In fact, everything works fine as long as the global kernel that takes the device function buffer in argument is defined in the same file that the function and its pointer.
The kernel then can print out the address of the function (0x4) and execute its code without problem
I don’t use the separate compilation.

When, in the same instance of the program a second kernel, defined elsewhere takes the very same function pointer buffer in argument, it can print out the very same memory address for the function pointer (0x4) but if it tries to execute it, it fails issuing a unspecified launching error, and any other cuda API call freezes after, I need to reboot my computer (reset through cuda-smi isn’t supported on my gpu).

I would like to know if there is a known issue in using function pointer this way, ie by using a function pointer buffer defined in an other file, but sharing the same function pointer definition.

Also if there is a workout for reseting a device after a segfault without rebooting the whole system, it could help me to save time while debugging my application.

Thank you for your help
function_pointer.txt (2.73 KB)

I achieved to reproduce my problem on a dummy example in nsight, and it seems that all my problems are related to separate compilation.

Without changing anything, my simple example fail when compiled with whole program option but success when used with separate compilation and relocatable device code.

But I don’t understand anything about that feature, I though that memory wasn’t process bounded on Nvidia devices, and that there was no memory space checking.
So why am I unable to acces/load function code unless using relocatable code, which, in my mind, have only relative adress.

Moreover, as I am using cmake.cuda to compile my project, I added separate compilation and relocatable options, but now, I have tons of undefined references:

undefined references to ‘[…]_cudaRegisterLinkedBinary[…]’
__sti___cudaRegisterAll […]

Did someone have an idea on the role of separate compilation and relocatable device code in my problem ?

You will find my “dummy example” attached to this post, it could be imported in nsight easily. (117 KB)

I have exactly the same problem and no one answered me as well. I think the problem is, that no one in scientific environments wants to write good code and this is why no one is interested.
Furthermore I believe, that this is a problem of NVCC.

I think most people (myself included) have limited experience with function pointers in CUDA because for a long time they were not supported in CUDA, and they incur some potentially large performance overhead when used. Add in separate compilation (an even newer CUDA feature) and you are going to run into even fewer people with experience. On top of that, only a small fraction of CUDA developers read this forum.

The desire for good code in scientific environments has very little to do with the lack of responses. :)

As the post get back recently, I am now able, not to answer all of my above questions, but to mention a workout about the CMake thing.

I appeared that the feature was working in the most recent release of cmake module FindCUDA.cmake (>2.8.10, but more recent is better) that made cuda separate compilation available and properly working in cmake projects when using something like that:


list(APPEND CUDA_NVCC_FLAGS "–relocatable-device-code=true ")

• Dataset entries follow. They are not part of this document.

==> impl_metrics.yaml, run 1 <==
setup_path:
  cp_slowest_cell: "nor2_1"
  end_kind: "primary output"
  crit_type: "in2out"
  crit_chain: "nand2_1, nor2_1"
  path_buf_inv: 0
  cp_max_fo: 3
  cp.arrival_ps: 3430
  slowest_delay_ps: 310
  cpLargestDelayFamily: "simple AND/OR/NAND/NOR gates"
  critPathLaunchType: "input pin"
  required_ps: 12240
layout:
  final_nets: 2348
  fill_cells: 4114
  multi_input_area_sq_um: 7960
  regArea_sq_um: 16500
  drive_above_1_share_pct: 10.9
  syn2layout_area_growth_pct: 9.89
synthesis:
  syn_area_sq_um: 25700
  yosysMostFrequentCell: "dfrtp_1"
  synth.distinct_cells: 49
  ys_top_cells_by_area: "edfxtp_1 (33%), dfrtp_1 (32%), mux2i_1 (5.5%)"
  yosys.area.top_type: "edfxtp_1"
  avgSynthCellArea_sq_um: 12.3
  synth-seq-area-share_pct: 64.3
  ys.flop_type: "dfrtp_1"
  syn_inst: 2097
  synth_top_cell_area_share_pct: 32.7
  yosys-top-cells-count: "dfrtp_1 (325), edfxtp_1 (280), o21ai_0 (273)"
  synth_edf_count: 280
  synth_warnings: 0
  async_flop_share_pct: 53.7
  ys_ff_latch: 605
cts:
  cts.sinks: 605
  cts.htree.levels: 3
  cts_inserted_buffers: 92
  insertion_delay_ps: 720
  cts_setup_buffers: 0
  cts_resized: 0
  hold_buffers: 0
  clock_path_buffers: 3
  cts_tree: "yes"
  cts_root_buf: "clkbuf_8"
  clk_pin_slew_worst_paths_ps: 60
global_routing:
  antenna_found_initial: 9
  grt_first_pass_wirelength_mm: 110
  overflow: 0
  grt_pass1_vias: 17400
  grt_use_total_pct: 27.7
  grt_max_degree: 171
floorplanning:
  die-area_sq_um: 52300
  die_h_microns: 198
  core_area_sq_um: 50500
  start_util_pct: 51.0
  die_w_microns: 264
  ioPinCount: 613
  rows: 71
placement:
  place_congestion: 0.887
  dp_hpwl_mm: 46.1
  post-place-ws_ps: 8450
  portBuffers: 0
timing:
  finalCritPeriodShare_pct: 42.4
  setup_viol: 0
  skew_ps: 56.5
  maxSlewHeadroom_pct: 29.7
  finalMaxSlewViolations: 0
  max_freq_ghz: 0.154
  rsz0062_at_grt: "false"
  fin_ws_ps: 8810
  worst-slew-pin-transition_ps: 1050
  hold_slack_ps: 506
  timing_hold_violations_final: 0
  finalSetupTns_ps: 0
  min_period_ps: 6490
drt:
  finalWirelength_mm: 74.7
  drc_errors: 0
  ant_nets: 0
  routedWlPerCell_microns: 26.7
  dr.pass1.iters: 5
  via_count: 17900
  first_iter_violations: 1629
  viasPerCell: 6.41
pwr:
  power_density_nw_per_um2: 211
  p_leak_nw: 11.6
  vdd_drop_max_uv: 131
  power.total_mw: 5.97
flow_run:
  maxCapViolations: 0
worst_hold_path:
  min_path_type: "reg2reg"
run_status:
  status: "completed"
==> config.mk <==
export PLATFORM = sky130hd
export DESIGN_NAME = fetch_queue_pc
export DESIGN_NICKNAME = d
export VERILOG_FILES = /design/src/rtl/fetch_queue_pc.sv
export SDC_FILE = /design/constraint.sdc
export NUM_CORES = 1
export LEC_CHECK = 0
export CELL_PAD_IN_SITES_DETAIL_PLACEMENT = 0
export CELL_PAD_IN_SITES_GLOBAL_PLACEMENT = 1
export CORE_ASPECT_RATIO = 0.7
export CORE_UTILIZATION = 48
export CTS_CLUSTER_DIAMETER = 120
export CTS_CLUSTER_SIZE = 30
export DETAILED_ROUTE_END_ITERATION = 12
export GPL_TIMING_DRIVEN = 0
export PLACE_DENSITY = 0.88
export SLEW_MARGIN = 20
export SYNTH_ARGS = -nofsm -noshare
export SYNTH_HDL_FRONTEND = slang
export SYNTH_SLANG_ARGS = --single-unit
==> constraint.sdc <==
create_clock -name CLK -period 9.4 [get_ports CLK]
set_clock_uncertainty 0.15 [all_clocks]
set_input_delay 1.88 -clock CLK [delete_from_list [all_inputs] [get_ports CLK]]
set_output_delay 1.88 -clock CLK [all_outputs]
set_load 0.02 [all_outputs]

OPTIONS -gencode=arch=compute_20,code=sm_20 -gencode=arch=compute_30,code=sm_30

Unfortunately I cannot remember exactly what was the problem with those undefined references, if you have the same problem, check if there is no global variables of things like that, and rebuild the whole project if needed.

Each compilation unit in CUDA results in a CUmodule (Driver API type). The CUDA Runtime hides CUmodules from the developer. CUfunctions (device or global) in separate CUmoduels cannot call each other through function pointers. Separate compilation can be used to statically link two separate compilation units.

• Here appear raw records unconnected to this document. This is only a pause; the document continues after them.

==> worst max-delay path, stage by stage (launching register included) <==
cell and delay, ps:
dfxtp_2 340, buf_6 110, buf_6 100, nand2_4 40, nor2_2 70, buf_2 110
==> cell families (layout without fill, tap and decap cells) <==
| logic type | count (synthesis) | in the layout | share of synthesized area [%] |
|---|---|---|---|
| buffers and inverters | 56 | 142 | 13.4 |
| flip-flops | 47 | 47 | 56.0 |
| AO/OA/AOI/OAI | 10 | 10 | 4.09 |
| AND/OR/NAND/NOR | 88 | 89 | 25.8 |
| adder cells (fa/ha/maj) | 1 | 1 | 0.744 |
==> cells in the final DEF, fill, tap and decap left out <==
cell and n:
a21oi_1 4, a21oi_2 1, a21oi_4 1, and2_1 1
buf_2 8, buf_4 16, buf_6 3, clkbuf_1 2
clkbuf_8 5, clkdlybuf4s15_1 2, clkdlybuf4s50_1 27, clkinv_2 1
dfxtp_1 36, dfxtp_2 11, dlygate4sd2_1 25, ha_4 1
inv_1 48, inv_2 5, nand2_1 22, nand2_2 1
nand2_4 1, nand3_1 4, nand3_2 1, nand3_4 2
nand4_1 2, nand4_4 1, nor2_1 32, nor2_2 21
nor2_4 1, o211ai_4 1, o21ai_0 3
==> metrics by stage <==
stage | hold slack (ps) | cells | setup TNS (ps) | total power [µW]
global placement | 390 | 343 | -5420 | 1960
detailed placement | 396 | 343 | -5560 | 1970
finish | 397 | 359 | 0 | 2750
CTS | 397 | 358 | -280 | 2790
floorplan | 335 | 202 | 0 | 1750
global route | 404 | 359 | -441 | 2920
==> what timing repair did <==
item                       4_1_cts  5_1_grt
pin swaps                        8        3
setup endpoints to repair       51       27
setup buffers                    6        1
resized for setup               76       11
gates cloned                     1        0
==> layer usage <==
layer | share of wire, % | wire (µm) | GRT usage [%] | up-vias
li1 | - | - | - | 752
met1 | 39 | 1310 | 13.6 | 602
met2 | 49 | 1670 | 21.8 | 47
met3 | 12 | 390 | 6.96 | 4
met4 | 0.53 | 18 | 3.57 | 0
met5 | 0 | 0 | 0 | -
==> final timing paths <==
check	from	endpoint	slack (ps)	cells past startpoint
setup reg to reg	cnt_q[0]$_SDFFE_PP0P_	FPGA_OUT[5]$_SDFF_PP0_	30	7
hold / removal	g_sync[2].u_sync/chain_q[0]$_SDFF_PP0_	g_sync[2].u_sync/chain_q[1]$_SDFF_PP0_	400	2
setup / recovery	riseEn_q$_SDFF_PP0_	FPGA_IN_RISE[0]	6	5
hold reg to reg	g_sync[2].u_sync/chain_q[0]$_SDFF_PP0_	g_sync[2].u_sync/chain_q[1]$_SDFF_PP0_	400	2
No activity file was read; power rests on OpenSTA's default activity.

There are multiple reasons why cross CUmodule functions cannot be reliably called using function pointers:

  1. Each CUmodule has its own separate constant area. When a kernel is launched the kernel is configured to reference the its CUmodule constants. If you call a device function in a different CUmodule using a function pointer then that device function will be incorrectly reading the wrong constants.

  2. Each global function is launched with a specific launch configuration. If the device function references a higher register than the launch configuration the SM will throw an exception.

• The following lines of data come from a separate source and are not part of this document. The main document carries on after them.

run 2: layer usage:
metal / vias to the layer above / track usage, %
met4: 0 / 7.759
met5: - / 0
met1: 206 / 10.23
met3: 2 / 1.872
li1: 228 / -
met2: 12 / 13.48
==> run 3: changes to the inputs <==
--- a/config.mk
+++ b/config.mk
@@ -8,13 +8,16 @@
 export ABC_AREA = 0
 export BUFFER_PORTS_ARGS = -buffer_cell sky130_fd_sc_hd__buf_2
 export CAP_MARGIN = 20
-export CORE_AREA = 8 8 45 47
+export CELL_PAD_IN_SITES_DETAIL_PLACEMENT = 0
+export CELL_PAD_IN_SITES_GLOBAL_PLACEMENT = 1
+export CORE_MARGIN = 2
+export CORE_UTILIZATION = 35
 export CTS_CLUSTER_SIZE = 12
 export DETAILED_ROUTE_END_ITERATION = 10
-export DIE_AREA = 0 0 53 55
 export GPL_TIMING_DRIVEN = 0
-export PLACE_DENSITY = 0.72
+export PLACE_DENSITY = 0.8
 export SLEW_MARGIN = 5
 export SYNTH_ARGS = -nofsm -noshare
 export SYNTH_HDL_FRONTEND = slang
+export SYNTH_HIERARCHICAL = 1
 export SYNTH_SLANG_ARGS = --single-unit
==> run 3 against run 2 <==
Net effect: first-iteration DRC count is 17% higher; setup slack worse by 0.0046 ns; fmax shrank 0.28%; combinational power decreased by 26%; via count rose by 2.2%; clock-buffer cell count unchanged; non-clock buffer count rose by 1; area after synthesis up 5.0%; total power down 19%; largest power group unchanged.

  3. Each global function has a shared memory map. If you call a device function in a different module then the compiler will not have correctly allocated the shared memory. Since shared memory is statically mapped this will cause corruption in shared memory.

There are several other reasons but I think this list will give you a good list of reasons why you shouldn’t try this.

I am not aware of any documentation that lists this restriction.